-- Opening Marker --

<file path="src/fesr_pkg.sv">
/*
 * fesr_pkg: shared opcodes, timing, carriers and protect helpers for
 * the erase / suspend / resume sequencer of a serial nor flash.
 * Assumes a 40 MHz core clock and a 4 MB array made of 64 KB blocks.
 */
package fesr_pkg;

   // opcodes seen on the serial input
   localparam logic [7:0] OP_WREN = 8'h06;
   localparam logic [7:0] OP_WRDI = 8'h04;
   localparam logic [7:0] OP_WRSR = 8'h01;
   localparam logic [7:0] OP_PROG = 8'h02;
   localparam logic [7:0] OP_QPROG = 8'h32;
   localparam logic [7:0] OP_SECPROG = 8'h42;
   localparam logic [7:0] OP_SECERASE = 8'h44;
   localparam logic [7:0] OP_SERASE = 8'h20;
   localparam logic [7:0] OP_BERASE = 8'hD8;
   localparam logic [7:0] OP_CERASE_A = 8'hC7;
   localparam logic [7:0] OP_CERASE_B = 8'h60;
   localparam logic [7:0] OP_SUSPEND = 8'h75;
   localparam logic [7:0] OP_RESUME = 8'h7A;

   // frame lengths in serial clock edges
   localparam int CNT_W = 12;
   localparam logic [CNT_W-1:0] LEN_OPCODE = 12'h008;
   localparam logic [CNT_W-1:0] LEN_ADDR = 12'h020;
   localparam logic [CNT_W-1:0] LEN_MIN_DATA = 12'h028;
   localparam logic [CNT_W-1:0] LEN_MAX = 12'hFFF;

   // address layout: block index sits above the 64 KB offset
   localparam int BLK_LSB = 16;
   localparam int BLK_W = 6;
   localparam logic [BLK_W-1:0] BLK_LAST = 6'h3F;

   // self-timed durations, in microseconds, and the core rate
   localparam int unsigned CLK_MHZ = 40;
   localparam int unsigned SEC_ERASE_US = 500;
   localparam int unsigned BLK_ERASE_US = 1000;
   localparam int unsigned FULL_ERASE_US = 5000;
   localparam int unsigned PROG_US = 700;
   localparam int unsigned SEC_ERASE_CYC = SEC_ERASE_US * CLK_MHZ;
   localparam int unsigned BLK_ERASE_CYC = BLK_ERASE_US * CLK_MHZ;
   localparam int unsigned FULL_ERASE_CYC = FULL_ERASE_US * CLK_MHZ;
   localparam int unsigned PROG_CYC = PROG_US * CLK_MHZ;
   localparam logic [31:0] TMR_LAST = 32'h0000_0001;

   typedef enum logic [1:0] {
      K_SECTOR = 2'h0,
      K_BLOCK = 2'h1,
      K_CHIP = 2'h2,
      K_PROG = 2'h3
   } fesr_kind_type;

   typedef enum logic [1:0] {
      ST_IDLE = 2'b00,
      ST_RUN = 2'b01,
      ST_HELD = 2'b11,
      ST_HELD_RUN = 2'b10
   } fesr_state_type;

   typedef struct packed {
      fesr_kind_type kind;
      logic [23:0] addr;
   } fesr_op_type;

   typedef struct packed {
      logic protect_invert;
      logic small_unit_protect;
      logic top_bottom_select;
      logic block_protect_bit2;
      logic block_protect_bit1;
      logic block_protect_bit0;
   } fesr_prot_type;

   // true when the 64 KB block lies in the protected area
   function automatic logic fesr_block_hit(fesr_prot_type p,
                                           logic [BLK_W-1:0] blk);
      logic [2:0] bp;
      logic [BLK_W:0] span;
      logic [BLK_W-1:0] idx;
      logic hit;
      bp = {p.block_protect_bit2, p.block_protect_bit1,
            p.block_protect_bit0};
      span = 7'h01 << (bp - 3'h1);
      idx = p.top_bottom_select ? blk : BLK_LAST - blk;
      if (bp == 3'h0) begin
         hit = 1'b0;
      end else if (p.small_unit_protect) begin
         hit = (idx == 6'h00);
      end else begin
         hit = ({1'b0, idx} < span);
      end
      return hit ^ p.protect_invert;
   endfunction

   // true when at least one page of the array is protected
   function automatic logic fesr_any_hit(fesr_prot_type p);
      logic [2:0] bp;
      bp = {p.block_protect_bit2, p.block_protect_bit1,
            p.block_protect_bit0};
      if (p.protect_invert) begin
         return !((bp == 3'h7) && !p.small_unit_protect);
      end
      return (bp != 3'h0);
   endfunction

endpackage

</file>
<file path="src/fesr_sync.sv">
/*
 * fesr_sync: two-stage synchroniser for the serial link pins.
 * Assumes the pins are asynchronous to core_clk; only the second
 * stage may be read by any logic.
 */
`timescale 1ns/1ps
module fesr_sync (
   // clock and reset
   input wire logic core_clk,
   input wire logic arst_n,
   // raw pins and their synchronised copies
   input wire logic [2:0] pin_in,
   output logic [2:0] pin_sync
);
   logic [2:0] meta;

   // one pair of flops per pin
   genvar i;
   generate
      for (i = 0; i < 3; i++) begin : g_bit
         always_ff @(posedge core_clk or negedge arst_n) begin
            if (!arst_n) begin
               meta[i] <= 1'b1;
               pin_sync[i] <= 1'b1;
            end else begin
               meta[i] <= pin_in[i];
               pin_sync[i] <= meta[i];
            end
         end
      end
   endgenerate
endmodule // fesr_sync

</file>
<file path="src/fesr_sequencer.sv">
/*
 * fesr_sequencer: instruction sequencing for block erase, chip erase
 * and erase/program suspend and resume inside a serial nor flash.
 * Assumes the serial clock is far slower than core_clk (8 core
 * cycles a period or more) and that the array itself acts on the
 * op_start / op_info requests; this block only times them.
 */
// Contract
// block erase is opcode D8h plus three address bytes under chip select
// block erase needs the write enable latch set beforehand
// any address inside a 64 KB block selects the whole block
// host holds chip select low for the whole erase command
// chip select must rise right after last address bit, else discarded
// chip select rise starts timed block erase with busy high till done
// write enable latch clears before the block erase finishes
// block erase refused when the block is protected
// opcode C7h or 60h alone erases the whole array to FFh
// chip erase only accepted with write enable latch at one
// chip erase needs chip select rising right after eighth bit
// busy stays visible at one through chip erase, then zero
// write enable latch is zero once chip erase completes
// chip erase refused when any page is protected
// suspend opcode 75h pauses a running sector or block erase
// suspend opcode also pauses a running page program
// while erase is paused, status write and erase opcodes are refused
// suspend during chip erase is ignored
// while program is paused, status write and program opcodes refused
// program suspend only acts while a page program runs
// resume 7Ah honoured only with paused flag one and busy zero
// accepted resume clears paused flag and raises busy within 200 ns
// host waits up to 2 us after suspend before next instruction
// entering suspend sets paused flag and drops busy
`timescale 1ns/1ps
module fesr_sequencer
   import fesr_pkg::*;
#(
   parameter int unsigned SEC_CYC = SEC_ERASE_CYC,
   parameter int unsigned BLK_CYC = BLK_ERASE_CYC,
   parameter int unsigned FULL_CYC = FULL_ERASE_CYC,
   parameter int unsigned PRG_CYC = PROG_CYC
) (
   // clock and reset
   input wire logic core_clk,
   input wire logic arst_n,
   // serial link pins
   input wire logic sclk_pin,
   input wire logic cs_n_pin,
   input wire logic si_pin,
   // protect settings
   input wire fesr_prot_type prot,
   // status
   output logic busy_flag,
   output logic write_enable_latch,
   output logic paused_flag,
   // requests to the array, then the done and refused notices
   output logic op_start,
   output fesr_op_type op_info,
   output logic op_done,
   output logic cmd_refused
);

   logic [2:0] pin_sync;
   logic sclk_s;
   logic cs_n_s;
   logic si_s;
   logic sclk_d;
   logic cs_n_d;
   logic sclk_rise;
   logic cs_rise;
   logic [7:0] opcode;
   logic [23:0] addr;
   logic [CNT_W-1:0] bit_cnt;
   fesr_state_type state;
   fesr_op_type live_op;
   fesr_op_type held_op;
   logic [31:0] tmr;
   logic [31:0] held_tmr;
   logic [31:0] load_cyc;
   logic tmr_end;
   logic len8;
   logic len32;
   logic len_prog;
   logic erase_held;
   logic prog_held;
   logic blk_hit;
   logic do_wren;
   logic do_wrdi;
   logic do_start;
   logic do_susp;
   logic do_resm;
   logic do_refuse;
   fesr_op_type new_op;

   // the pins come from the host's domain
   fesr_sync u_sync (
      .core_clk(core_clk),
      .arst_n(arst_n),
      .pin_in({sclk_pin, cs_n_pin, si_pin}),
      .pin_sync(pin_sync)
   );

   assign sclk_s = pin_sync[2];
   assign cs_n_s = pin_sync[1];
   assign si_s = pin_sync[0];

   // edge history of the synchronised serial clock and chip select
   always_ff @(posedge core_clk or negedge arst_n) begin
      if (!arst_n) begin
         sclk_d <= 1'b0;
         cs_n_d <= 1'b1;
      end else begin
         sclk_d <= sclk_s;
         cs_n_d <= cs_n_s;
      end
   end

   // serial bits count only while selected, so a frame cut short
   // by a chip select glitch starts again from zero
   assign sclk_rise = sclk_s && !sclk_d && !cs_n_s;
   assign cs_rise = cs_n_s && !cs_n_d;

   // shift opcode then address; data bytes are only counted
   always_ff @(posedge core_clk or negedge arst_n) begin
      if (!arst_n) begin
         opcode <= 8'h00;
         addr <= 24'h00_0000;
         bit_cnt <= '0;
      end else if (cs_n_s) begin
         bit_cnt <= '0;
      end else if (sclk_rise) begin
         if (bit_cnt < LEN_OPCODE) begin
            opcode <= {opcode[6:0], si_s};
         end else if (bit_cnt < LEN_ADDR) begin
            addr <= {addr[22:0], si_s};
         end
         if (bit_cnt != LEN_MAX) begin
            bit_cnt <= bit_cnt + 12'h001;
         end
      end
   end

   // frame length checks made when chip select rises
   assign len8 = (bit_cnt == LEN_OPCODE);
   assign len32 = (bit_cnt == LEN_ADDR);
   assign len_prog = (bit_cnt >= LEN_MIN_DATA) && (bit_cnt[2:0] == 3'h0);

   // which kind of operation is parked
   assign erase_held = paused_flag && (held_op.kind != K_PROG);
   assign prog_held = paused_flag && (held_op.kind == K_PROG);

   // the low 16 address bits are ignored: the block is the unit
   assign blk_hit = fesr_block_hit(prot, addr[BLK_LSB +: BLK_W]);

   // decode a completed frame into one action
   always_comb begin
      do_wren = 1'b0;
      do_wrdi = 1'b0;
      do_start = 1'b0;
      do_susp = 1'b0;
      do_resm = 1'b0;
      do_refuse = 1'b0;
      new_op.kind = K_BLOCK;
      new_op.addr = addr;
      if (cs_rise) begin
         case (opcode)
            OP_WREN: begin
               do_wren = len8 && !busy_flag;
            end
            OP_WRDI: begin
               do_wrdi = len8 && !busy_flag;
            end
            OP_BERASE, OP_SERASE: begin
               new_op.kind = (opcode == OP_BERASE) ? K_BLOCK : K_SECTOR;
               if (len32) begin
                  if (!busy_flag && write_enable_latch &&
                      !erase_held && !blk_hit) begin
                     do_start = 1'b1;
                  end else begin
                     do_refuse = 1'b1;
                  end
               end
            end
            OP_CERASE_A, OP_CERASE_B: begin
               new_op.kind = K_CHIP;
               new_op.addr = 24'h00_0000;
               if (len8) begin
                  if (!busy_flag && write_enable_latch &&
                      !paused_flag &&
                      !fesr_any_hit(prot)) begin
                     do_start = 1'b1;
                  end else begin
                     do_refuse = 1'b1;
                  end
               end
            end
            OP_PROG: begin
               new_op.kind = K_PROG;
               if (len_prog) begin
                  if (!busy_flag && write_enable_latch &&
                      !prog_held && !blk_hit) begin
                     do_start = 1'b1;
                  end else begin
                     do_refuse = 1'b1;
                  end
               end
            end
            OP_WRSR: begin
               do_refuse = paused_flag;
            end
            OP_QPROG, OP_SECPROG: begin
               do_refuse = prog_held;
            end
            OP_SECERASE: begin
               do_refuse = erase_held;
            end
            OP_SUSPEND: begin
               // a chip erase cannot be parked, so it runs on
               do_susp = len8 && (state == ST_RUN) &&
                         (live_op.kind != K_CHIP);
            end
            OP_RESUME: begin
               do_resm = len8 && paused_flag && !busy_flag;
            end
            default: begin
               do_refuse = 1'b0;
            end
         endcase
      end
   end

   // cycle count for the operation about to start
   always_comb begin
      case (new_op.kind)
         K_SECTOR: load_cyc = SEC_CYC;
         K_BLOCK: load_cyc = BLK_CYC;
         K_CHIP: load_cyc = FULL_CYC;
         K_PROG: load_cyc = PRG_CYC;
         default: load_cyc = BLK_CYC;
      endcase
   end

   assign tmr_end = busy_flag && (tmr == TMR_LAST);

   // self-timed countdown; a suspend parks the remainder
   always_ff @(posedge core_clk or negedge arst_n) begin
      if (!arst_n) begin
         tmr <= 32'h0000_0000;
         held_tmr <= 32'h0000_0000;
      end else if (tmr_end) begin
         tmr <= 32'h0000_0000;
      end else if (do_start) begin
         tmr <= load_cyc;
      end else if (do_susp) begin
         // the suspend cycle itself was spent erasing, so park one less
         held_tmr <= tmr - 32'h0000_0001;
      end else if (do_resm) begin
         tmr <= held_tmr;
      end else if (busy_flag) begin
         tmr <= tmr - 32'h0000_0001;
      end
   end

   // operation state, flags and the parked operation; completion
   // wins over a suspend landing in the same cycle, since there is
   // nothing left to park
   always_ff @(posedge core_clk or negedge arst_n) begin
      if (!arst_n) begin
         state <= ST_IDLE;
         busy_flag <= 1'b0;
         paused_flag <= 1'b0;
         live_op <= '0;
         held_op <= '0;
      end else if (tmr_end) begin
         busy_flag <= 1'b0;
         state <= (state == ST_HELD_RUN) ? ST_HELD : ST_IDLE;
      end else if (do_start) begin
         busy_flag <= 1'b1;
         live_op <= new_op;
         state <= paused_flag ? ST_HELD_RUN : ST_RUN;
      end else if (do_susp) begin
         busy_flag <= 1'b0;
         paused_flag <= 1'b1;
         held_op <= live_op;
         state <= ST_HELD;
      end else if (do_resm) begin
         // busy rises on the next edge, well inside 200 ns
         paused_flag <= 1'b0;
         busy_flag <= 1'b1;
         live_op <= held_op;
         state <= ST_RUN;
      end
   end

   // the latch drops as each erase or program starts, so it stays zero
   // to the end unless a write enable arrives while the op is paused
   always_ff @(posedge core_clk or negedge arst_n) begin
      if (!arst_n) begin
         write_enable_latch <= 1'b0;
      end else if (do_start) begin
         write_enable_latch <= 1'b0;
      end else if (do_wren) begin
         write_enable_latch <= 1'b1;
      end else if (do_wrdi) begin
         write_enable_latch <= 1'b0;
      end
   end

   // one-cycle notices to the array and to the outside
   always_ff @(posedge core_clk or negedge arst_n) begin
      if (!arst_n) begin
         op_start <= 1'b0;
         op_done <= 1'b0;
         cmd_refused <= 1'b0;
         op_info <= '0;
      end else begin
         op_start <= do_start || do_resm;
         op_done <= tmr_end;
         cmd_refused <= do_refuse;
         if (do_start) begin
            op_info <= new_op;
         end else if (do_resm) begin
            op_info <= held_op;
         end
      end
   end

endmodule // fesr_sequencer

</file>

-- Closing Marker --
-- Opening Marker --

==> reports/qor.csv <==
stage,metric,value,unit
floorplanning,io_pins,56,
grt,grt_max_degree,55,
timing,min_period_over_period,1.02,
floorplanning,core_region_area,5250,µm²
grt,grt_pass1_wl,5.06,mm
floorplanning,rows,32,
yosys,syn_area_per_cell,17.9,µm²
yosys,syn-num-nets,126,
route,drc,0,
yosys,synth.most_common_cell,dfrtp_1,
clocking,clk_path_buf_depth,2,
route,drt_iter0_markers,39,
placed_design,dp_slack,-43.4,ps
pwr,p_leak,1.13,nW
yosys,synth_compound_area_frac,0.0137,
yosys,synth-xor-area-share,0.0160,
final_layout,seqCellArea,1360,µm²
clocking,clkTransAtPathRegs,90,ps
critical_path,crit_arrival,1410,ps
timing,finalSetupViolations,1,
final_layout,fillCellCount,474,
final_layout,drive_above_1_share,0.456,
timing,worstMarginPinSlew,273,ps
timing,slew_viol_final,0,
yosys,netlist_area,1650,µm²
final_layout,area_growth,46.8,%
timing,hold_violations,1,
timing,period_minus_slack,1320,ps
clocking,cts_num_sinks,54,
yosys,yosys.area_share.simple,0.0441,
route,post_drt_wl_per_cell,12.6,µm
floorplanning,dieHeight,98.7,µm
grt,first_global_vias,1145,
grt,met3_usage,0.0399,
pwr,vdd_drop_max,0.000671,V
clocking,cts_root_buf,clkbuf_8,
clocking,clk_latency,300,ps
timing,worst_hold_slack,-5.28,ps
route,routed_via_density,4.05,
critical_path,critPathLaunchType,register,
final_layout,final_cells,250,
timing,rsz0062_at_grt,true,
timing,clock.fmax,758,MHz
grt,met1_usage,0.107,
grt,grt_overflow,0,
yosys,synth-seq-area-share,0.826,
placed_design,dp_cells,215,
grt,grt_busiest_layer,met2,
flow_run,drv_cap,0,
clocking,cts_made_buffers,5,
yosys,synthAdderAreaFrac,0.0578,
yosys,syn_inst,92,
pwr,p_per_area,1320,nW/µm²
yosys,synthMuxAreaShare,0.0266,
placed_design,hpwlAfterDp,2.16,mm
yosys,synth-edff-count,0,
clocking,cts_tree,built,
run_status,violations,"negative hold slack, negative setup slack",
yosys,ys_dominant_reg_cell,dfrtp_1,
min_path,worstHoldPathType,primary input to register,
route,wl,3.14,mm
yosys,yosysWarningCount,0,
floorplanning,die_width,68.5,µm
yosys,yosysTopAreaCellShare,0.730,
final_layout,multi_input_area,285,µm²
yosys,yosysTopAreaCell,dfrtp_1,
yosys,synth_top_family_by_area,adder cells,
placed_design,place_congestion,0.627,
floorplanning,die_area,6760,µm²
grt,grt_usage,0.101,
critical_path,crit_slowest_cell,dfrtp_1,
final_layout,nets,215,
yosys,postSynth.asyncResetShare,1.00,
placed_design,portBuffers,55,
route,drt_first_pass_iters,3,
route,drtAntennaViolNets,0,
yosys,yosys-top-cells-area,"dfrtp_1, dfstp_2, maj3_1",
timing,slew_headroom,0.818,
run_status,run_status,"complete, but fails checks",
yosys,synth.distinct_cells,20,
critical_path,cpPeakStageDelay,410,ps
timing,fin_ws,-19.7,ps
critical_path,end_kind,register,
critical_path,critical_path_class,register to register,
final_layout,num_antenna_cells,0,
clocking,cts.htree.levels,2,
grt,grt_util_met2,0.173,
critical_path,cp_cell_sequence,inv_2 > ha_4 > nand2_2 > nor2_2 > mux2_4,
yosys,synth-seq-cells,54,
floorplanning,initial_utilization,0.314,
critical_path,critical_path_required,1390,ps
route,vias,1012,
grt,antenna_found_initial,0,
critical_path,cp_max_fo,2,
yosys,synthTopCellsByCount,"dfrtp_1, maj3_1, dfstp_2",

-- Closing Marker --

* EXERCISE DETAILS *
When a line of the entries contains the word "register", it counts toward the total; reply with that total alone.

* SOLUTION TO THE PROBLEM *
4